The asexual fruiting structure (the sporangiophore) of Pilobolus species is unique. It consists of a transparent stalk which rises above the excrement to end in a balloon-like subsporangial vesicle. On top of this, a single, black sporangium develops. The sporangiophore has the remarkable ability of orienting itself to point directly towards a light source. The shape and transparency of the subsporangial vesicle allow it to act as a lens, focusing light into carotenoid pigments deposited near the base of the vesicle, which absorb the photons and allow cells to detect the light level in the direction of the lens. The developing sporangiophore grows such that the maturing sporangium is aimed directly at the light.
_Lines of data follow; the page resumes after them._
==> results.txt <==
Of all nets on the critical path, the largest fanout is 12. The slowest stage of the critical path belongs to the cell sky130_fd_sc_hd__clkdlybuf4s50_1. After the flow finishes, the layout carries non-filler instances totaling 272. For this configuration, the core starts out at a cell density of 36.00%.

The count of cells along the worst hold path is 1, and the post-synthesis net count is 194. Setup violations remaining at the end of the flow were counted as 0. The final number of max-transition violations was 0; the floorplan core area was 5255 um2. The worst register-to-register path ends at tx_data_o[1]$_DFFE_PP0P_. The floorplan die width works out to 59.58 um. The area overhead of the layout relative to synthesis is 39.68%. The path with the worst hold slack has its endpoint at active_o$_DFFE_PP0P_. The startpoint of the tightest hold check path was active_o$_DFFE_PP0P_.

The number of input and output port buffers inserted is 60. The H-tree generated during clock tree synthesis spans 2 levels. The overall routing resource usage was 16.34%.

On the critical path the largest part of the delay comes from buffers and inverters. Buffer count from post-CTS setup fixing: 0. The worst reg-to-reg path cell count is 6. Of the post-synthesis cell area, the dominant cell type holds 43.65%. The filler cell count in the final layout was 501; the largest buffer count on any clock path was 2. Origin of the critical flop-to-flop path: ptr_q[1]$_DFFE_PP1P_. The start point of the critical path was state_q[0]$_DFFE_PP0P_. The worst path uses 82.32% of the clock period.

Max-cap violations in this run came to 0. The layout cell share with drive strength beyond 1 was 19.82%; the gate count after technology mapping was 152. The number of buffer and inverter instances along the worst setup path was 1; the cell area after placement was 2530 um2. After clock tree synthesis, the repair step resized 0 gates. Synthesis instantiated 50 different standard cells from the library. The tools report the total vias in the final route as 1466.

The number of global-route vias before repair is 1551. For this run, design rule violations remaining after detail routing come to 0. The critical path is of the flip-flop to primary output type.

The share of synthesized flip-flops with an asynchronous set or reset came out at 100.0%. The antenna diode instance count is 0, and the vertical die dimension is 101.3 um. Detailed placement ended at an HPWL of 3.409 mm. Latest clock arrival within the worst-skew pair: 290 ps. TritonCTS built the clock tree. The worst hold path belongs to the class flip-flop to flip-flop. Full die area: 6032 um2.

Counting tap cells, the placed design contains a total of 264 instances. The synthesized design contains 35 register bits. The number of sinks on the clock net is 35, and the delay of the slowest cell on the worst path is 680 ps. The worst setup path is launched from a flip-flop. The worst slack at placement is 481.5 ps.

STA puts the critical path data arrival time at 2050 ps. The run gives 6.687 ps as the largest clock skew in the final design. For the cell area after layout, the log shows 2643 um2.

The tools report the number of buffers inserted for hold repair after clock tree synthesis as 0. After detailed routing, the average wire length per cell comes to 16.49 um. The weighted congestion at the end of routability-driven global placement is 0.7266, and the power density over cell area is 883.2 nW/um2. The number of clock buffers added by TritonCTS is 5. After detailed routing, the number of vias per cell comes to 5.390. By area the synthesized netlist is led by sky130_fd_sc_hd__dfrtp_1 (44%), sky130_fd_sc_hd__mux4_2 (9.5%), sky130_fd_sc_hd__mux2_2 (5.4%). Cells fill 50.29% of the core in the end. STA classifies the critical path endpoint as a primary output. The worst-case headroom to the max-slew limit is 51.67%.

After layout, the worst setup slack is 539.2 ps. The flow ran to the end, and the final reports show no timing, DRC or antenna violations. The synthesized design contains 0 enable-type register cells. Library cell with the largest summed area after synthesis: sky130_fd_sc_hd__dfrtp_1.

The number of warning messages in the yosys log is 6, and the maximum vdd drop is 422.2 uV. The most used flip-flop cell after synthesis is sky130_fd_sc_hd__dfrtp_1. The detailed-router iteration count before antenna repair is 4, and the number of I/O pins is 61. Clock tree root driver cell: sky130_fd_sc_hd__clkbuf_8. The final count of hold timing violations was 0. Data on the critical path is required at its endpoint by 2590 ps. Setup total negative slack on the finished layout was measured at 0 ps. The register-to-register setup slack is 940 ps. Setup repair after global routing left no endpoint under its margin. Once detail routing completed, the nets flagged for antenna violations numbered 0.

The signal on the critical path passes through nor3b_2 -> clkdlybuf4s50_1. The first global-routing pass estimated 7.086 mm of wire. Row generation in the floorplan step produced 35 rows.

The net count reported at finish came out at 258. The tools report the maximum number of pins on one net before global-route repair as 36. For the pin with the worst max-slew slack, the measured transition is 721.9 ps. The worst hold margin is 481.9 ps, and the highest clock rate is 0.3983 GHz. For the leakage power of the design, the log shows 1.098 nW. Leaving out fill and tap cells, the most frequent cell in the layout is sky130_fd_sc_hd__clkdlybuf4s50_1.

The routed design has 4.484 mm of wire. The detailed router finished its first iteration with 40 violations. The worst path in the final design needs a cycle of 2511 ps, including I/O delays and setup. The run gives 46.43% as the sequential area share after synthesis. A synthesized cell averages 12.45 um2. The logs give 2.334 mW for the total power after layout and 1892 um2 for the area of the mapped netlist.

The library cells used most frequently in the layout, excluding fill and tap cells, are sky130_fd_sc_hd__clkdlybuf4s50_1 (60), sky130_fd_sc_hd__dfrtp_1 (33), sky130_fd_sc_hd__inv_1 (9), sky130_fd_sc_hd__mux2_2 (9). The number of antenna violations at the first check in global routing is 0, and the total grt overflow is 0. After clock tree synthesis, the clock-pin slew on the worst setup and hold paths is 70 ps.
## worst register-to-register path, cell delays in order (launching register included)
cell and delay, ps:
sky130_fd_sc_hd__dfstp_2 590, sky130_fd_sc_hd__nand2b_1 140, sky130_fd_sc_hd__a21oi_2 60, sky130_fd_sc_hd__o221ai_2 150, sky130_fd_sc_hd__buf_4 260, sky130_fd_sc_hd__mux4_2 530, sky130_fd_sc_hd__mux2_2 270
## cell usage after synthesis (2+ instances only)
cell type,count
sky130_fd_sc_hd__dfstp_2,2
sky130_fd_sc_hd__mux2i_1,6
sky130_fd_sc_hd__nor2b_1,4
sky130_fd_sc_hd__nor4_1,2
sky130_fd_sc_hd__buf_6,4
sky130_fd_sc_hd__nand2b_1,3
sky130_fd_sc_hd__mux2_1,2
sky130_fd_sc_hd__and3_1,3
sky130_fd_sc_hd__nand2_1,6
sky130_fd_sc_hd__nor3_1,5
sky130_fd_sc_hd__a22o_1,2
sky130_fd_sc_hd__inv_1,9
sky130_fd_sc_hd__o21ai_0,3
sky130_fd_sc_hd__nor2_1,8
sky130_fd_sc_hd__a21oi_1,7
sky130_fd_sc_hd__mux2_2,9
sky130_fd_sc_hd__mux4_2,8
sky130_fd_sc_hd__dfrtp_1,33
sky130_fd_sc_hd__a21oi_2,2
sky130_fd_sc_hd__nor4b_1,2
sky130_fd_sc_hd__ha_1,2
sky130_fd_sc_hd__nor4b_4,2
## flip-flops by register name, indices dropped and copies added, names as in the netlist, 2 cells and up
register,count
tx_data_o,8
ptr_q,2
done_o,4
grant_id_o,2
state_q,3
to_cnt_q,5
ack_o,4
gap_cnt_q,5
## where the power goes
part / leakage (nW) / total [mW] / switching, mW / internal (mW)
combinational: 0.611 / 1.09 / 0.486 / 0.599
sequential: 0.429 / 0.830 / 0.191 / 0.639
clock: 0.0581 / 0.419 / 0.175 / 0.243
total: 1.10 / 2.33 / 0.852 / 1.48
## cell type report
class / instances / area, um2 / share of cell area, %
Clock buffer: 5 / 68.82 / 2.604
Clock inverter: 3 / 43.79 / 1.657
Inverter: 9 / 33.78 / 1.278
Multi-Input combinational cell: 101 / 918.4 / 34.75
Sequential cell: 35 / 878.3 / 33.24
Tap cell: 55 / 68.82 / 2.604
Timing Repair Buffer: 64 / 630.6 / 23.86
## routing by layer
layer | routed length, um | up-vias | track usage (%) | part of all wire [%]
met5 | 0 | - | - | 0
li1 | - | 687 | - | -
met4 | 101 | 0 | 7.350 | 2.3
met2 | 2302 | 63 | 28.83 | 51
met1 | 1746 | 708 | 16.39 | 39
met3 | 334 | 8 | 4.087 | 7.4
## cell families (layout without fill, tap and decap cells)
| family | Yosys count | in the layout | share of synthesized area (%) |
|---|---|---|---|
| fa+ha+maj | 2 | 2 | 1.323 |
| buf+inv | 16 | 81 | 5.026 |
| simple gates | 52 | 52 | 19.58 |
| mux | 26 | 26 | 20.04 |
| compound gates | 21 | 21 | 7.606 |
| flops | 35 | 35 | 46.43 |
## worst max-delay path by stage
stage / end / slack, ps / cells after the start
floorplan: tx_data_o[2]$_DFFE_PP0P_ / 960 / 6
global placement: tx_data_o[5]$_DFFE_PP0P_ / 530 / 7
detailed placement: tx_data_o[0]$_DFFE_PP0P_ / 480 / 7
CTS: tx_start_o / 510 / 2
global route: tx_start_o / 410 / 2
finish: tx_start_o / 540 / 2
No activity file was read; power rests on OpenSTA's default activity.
When turgor pressure within the subsporangial vesicle builds to a sufficient level (often 7 ATM or greater), the sporangium is launched, and can travel anywhere from a couple of centimeters to a distance of 3 meters (10ft). For a sporangiophore less than 1cm tall, this involves acceleration from 0 to 20 km/h in only 2 μs, subjecting it to over 20,000 G, equivalent to a human being launched at 100 times the speed of sound. The orientation of the stalk towards the early morning sun apparently guarantees that the sporangium is shot some distance from the excrement, enhancing the chances that it will attach to vegetation and be eaten by a new host.
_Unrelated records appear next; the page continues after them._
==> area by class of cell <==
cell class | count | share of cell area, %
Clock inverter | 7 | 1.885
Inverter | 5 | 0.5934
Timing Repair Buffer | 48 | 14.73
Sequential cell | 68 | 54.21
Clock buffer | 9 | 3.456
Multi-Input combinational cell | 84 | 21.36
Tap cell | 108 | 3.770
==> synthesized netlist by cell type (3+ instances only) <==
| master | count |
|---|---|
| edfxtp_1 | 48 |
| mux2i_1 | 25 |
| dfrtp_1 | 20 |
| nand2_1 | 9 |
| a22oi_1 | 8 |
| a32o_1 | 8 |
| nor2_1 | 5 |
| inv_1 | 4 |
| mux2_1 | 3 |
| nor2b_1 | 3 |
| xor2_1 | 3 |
Another adaptation of Pilobolus is that the sporangium is covered in calcium oxalate crystals. Besides serving as a protective mechanism, their hydrophobic nature also leads the sporangium to flip over onto its sticky bottom after landing in a drop of dew, thus allowing it to cling to a plant substrate. Pilobolus species can be grown in artificial culture, but only when the growth medium is supplemented with some form of chelated iron, or with sterilized herbivore dung.

The forcible discharge mechanism of Pilobolus is exploited by parasitic nematodes including lungworms in the genus Dictyocaulus. Larval lungworm nematodes excreted by infected deer, elk, cattle, horses, and other hosts climb up Pilobolus sporangiophores and are discharged with the sporangium. They complete their life cycle when they and their Pilobolus vector are eaten by a new host.